The material below holds a span beginning at the line with "DFF,263,263,62.7" and ending at the line with "run 2 against". Quote that span exactly, both ends included, and only that span.

**Supplied records**
----------

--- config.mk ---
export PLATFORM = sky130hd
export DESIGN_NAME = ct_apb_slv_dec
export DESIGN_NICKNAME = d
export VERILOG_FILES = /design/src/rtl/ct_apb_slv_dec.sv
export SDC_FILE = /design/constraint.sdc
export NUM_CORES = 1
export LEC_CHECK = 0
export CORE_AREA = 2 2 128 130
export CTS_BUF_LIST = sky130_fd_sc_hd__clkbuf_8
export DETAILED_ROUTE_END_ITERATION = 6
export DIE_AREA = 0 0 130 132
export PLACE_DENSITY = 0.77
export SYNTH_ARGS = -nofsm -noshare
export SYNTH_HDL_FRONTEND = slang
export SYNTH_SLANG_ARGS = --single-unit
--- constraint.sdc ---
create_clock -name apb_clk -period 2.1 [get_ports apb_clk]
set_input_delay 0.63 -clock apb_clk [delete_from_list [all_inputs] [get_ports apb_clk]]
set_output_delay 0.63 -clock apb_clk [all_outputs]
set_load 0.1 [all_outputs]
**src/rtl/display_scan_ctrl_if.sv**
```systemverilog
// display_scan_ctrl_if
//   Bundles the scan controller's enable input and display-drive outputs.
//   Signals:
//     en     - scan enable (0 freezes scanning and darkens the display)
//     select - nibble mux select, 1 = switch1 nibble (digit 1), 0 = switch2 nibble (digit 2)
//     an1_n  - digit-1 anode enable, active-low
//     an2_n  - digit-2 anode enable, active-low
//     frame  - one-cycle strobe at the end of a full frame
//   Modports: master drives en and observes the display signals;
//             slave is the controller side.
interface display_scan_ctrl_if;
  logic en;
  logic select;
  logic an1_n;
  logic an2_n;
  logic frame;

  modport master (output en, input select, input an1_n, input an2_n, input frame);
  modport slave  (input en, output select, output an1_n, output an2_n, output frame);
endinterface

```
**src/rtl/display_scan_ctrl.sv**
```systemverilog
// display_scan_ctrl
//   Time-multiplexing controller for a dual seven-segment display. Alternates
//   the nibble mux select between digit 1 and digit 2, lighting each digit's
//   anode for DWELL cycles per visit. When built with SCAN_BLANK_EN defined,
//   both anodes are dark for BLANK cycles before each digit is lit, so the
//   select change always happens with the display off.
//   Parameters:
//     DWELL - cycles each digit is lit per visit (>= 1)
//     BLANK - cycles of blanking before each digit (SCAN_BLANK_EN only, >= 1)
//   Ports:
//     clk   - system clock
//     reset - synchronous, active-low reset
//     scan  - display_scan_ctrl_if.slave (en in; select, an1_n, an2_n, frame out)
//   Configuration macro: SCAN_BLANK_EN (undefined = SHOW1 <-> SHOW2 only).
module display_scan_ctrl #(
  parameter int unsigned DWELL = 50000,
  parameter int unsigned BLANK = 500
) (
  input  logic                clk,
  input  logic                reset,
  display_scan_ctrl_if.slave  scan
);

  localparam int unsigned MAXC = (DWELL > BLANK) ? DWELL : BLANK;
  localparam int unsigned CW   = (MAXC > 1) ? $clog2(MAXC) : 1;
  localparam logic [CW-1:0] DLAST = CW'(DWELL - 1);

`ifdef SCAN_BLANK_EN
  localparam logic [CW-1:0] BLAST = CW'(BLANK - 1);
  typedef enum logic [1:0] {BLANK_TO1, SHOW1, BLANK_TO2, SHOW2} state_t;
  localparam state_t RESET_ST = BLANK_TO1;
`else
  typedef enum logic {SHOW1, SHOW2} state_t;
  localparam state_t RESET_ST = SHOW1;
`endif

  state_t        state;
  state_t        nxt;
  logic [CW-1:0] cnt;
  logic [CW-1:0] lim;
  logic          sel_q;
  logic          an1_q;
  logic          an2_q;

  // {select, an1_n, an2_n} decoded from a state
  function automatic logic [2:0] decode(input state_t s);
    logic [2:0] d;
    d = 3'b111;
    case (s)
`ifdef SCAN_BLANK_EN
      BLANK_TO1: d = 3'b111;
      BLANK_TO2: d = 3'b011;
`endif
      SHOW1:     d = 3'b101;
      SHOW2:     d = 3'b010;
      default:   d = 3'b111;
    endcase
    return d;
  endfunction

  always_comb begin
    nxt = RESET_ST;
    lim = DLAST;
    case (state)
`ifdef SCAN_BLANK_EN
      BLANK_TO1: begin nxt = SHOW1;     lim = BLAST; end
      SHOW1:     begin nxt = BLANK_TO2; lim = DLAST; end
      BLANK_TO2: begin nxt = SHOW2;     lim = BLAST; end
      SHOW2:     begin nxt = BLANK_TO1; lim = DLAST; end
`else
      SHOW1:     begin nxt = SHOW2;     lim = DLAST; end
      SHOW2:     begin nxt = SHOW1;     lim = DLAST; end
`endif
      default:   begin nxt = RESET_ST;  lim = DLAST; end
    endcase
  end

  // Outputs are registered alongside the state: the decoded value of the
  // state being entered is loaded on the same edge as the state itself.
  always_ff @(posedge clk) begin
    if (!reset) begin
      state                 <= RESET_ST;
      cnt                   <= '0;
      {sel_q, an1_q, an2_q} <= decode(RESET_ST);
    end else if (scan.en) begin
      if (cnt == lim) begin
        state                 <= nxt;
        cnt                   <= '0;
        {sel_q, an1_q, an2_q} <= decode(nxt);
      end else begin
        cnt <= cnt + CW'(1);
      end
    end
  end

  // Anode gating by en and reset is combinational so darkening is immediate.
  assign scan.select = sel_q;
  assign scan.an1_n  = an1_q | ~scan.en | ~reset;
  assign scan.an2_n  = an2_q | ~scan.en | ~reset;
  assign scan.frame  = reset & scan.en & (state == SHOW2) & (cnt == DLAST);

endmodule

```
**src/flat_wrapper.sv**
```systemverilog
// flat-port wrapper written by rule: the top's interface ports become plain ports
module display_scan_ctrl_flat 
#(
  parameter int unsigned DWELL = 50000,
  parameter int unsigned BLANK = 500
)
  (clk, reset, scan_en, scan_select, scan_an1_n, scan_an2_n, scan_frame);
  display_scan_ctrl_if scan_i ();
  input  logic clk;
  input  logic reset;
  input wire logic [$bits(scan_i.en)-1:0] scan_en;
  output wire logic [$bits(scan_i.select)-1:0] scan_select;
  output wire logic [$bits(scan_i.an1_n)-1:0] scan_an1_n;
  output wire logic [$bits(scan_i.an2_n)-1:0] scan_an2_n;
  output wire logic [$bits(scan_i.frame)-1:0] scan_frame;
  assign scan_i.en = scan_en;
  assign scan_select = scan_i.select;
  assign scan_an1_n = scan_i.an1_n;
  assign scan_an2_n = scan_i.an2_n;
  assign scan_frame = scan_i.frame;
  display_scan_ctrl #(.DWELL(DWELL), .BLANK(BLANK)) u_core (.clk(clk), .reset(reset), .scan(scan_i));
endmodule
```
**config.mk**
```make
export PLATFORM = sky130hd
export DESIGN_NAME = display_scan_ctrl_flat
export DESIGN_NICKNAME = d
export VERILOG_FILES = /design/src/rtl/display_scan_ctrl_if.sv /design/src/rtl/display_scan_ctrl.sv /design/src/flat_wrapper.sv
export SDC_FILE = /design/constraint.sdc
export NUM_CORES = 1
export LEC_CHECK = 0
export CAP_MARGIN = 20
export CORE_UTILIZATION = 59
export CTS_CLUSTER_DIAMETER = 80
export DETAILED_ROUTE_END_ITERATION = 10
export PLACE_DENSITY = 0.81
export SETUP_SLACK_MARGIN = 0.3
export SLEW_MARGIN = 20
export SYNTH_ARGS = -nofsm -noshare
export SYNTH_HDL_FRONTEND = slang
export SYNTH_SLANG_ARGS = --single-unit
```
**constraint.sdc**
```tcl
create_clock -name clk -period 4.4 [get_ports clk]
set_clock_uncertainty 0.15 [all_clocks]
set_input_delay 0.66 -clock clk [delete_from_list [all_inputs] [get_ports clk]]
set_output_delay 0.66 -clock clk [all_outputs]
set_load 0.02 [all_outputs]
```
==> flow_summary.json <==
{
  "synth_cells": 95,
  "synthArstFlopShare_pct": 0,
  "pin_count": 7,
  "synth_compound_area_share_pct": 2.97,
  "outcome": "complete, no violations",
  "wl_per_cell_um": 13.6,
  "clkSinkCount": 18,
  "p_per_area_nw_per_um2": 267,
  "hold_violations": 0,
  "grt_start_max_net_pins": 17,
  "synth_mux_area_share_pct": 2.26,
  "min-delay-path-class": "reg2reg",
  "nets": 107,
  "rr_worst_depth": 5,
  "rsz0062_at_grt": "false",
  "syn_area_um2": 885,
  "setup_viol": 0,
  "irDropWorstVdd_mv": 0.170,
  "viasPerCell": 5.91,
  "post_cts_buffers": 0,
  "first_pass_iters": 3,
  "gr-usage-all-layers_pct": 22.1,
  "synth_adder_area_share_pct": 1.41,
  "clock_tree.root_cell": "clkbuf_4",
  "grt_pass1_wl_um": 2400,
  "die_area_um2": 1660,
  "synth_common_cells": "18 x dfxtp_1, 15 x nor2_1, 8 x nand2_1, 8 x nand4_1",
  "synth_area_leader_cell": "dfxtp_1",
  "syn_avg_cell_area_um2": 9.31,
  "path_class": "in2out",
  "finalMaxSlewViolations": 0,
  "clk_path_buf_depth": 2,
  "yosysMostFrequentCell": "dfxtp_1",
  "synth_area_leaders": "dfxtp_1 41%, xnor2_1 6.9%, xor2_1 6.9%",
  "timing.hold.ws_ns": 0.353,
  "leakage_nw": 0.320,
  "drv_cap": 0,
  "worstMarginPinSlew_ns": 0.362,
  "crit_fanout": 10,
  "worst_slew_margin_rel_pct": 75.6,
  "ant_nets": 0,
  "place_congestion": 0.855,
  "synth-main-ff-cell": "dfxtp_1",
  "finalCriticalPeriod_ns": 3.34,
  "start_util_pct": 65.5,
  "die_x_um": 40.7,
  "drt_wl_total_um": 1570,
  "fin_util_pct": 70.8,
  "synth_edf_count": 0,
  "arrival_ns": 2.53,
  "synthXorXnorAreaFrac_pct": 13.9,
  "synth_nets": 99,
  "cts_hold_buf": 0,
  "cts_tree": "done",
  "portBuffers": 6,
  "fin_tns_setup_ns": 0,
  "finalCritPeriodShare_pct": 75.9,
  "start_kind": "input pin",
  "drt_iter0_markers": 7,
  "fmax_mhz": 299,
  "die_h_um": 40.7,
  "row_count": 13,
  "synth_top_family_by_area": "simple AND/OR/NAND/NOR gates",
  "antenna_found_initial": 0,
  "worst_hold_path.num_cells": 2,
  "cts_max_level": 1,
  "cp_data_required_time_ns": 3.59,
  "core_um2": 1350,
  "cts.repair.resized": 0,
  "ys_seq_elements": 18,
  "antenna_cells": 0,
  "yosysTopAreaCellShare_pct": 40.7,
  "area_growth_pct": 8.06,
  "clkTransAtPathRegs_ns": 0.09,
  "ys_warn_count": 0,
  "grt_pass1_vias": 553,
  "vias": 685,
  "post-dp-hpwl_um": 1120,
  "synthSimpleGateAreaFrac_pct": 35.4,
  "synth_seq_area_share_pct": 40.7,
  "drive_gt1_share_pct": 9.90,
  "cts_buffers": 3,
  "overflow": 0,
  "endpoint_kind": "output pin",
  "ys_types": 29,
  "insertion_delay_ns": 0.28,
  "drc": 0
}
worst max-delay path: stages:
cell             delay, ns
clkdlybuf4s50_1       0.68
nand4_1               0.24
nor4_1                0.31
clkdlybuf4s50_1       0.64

----------

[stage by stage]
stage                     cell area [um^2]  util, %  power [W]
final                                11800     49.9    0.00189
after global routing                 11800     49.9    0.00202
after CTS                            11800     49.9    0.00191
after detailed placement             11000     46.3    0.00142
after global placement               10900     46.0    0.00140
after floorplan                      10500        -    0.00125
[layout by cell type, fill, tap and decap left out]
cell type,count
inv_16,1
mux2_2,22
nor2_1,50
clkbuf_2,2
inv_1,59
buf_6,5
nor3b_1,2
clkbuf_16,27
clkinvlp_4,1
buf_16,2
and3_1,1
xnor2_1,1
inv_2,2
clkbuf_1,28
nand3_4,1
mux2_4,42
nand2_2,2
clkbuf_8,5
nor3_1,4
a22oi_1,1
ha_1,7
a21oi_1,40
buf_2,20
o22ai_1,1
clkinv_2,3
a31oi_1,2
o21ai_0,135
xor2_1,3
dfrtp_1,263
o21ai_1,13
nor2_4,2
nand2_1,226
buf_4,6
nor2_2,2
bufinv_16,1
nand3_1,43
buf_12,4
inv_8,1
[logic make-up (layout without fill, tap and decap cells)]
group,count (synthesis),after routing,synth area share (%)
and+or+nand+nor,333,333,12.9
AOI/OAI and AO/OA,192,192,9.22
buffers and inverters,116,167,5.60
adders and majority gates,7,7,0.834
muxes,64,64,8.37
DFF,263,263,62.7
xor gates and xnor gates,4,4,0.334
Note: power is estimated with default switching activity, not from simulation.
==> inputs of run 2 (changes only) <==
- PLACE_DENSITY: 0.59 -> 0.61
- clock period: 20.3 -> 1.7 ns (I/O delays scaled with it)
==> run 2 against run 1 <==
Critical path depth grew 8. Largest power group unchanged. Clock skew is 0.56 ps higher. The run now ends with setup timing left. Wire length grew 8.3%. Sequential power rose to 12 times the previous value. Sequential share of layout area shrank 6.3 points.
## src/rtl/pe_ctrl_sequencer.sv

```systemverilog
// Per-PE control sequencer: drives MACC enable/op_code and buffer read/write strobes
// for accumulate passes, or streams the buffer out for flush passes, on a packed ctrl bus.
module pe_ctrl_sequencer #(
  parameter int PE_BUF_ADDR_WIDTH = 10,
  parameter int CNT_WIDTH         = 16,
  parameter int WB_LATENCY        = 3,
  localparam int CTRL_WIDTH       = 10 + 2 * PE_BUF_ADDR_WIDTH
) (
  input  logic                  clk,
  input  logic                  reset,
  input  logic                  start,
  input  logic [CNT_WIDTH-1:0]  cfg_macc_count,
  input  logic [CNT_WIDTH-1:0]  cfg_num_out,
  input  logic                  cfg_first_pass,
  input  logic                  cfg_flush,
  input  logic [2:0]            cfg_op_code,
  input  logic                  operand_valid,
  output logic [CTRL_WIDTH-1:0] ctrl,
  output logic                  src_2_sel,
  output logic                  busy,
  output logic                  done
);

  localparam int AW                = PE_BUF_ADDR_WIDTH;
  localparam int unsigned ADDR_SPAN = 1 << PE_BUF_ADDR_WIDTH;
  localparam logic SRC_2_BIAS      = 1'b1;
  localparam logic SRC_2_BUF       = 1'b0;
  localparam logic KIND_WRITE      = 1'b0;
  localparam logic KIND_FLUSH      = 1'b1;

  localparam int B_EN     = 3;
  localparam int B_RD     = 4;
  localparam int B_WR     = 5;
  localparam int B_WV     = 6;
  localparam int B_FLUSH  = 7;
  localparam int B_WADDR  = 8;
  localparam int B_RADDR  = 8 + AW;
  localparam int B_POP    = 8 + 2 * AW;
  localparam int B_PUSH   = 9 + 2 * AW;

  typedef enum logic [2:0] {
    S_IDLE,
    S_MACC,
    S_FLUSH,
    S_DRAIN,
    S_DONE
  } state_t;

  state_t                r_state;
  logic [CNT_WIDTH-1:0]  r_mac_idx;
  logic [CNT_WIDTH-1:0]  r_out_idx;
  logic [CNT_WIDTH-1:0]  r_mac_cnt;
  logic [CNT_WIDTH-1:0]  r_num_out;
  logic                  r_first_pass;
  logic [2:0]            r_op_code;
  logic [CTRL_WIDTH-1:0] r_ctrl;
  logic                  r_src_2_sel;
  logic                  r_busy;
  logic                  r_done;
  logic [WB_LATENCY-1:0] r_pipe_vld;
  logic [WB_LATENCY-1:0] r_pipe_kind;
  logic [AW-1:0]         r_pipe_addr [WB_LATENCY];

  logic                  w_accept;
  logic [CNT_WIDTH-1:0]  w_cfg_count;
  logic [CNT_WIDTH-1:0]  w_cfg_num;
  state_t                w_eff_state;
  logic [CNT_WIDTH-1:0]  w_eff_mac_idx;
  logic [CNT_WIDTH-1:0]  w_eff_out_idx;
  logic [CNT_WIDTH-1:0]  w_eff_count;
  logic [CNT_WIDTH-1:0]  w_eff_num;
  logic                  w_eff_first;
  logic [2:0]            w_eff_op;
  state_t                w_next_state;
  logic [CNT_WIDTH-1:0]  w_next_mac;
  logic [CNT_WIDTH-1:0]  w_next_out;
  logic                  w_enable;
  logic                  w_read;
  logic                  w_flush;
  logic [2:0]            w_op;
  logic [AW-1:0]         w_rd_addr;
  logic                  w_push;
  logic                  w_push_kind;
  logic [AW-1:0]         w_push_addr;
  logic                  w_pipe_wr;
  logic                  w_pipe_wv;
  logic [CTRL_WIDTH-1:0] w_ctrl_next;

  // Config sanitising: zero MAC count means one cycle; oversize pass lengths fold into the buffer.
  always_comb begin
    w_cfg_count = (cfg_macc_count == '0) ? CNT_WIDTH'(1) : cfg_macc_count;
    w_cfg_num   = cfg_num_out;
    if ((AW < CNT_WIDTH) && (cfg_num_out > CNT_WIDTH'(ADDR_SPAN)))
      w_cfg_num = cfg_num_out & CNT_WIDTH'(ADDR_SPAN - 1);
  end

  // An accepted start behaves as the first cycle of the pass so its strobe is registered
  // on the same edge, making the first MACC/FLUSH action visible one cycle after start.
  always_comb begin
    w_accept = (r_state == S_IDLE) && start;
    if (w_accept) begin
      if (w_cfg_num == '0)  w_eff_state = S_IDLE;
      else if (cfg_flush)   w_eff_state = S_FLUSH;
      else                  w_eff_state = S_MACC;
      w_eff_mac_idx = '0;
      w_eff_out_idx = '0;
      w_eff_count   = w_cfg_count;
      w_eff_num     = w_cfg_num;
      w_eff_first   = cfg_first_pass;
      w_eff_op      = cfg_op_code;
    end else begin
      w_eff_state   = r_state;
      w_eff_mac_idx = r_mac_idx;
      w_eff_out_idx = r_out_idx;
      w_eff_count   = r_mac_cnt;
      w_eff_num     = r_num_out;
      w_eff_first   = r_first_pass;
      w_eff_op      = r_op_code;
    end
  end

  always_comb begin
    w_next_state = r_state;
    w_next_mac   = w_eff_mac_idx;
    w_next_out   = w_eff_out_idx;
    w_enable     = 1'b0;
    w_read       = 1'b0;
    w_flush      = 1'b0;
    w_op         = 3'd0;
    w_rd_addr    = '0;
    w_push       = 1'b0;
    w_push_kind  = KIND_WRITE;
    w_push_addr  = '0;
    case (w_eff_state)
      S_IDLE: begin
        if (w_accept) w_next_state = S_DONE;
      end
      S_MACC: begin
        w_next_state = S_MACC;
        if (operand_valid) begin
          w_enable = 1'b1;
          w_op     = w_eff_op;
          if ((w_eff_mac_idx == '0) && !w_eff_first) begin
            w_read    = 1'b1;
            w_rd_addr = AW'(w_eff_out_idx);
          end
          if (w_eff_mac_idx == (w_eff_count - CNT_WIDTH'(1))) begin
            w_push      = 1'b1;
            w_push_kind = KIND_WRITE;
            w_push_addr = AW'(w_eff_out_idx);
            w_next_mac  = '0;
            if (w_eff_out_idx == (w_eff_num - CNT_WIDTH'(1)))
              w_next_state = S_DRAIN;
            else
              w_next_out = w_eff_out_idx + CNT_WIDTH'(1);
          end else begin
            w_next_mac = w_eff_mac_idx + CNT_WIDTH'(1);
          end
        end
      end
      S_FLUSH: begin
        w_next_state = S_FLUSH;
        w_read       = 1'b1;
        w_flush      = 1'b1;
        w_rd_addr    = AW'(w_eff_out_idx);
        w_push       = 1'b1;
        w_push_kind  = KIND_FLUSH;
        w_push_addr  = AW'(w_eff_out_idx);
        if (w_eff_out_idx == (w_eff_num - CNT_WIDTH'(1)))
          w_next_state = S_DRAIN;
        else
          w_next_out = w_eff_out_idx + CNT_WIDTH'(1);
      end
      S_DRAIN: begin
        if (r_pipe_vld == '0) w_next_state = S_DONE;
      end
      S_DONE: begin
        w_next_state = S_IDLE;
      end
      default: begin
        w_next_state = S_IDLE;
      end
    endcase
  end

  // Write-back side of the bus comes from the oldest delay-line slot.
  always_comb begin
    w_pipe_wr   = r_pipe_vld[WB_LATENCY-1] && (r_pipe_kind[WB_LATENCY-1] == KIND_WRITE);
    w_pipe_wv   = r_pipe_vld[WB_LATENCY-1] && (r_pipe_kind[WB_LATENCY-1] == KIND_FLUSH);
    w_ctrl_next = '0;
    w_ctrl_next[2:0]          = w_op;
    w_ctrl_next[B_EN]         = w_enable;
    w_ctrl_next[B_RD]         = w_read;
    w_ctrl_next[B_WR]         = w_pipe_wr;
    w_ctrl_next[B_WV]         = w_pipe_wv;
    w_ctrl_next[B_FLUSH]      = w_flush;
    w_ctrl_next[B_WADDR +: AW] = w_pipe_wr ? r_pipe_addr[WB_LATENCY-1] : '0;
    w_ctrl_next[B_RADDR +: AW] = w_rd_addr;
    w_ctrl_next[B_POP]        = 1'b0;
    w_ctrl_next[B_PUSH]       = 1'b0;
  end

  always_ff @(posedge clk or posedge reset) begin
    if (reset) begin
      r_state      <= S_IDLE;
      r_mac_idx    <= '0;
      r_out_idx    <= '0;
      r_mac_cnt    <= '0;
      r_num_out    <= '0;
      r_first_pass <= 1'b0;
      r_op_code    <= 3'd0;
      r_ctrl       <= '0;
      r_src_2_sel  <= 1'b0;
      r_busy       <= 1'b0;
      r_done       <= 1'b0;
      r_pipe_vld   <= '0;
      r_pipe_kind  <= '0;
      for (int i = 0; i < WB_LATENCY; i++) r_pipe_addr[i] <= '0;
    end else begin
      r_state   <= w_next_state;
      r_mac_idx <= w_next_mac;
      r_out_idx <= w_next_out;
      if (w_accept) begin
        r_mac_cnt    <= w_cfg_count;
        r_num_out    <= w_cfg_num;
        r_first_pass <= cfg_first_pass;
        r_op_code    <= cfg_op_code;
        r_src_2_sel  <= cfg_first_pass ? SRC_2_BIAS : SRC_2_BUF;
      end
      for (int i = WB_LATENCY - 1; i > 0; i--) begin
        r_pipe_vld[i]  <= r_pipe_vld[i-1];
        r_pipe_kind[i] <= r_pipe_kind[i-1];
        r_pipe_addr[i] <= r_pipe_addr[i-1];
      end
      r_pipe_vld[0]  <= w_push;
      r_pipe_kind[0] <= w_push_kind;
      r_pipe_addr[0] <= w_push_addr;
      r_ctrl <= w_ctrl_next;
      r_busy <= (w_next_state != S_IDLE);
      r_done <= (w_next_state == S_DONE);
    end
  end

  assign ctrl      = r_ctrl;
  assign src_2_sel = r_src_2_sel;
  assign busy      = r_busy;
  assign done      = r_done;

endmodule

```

----------

**Written reply**
DFF,263,263,62.7
xor gates and xnor gates,4,4,0.334
Note: power is estimated with default switching activity, not from simulation.
==> inputs of run 2 (changes only) <==
- PLACE_DENSITY: 0.59 -> 0.61
- clock period: 20.3 -> 1.7 ns (I/O delays scaled with it)
==> run 2 against run 1 <==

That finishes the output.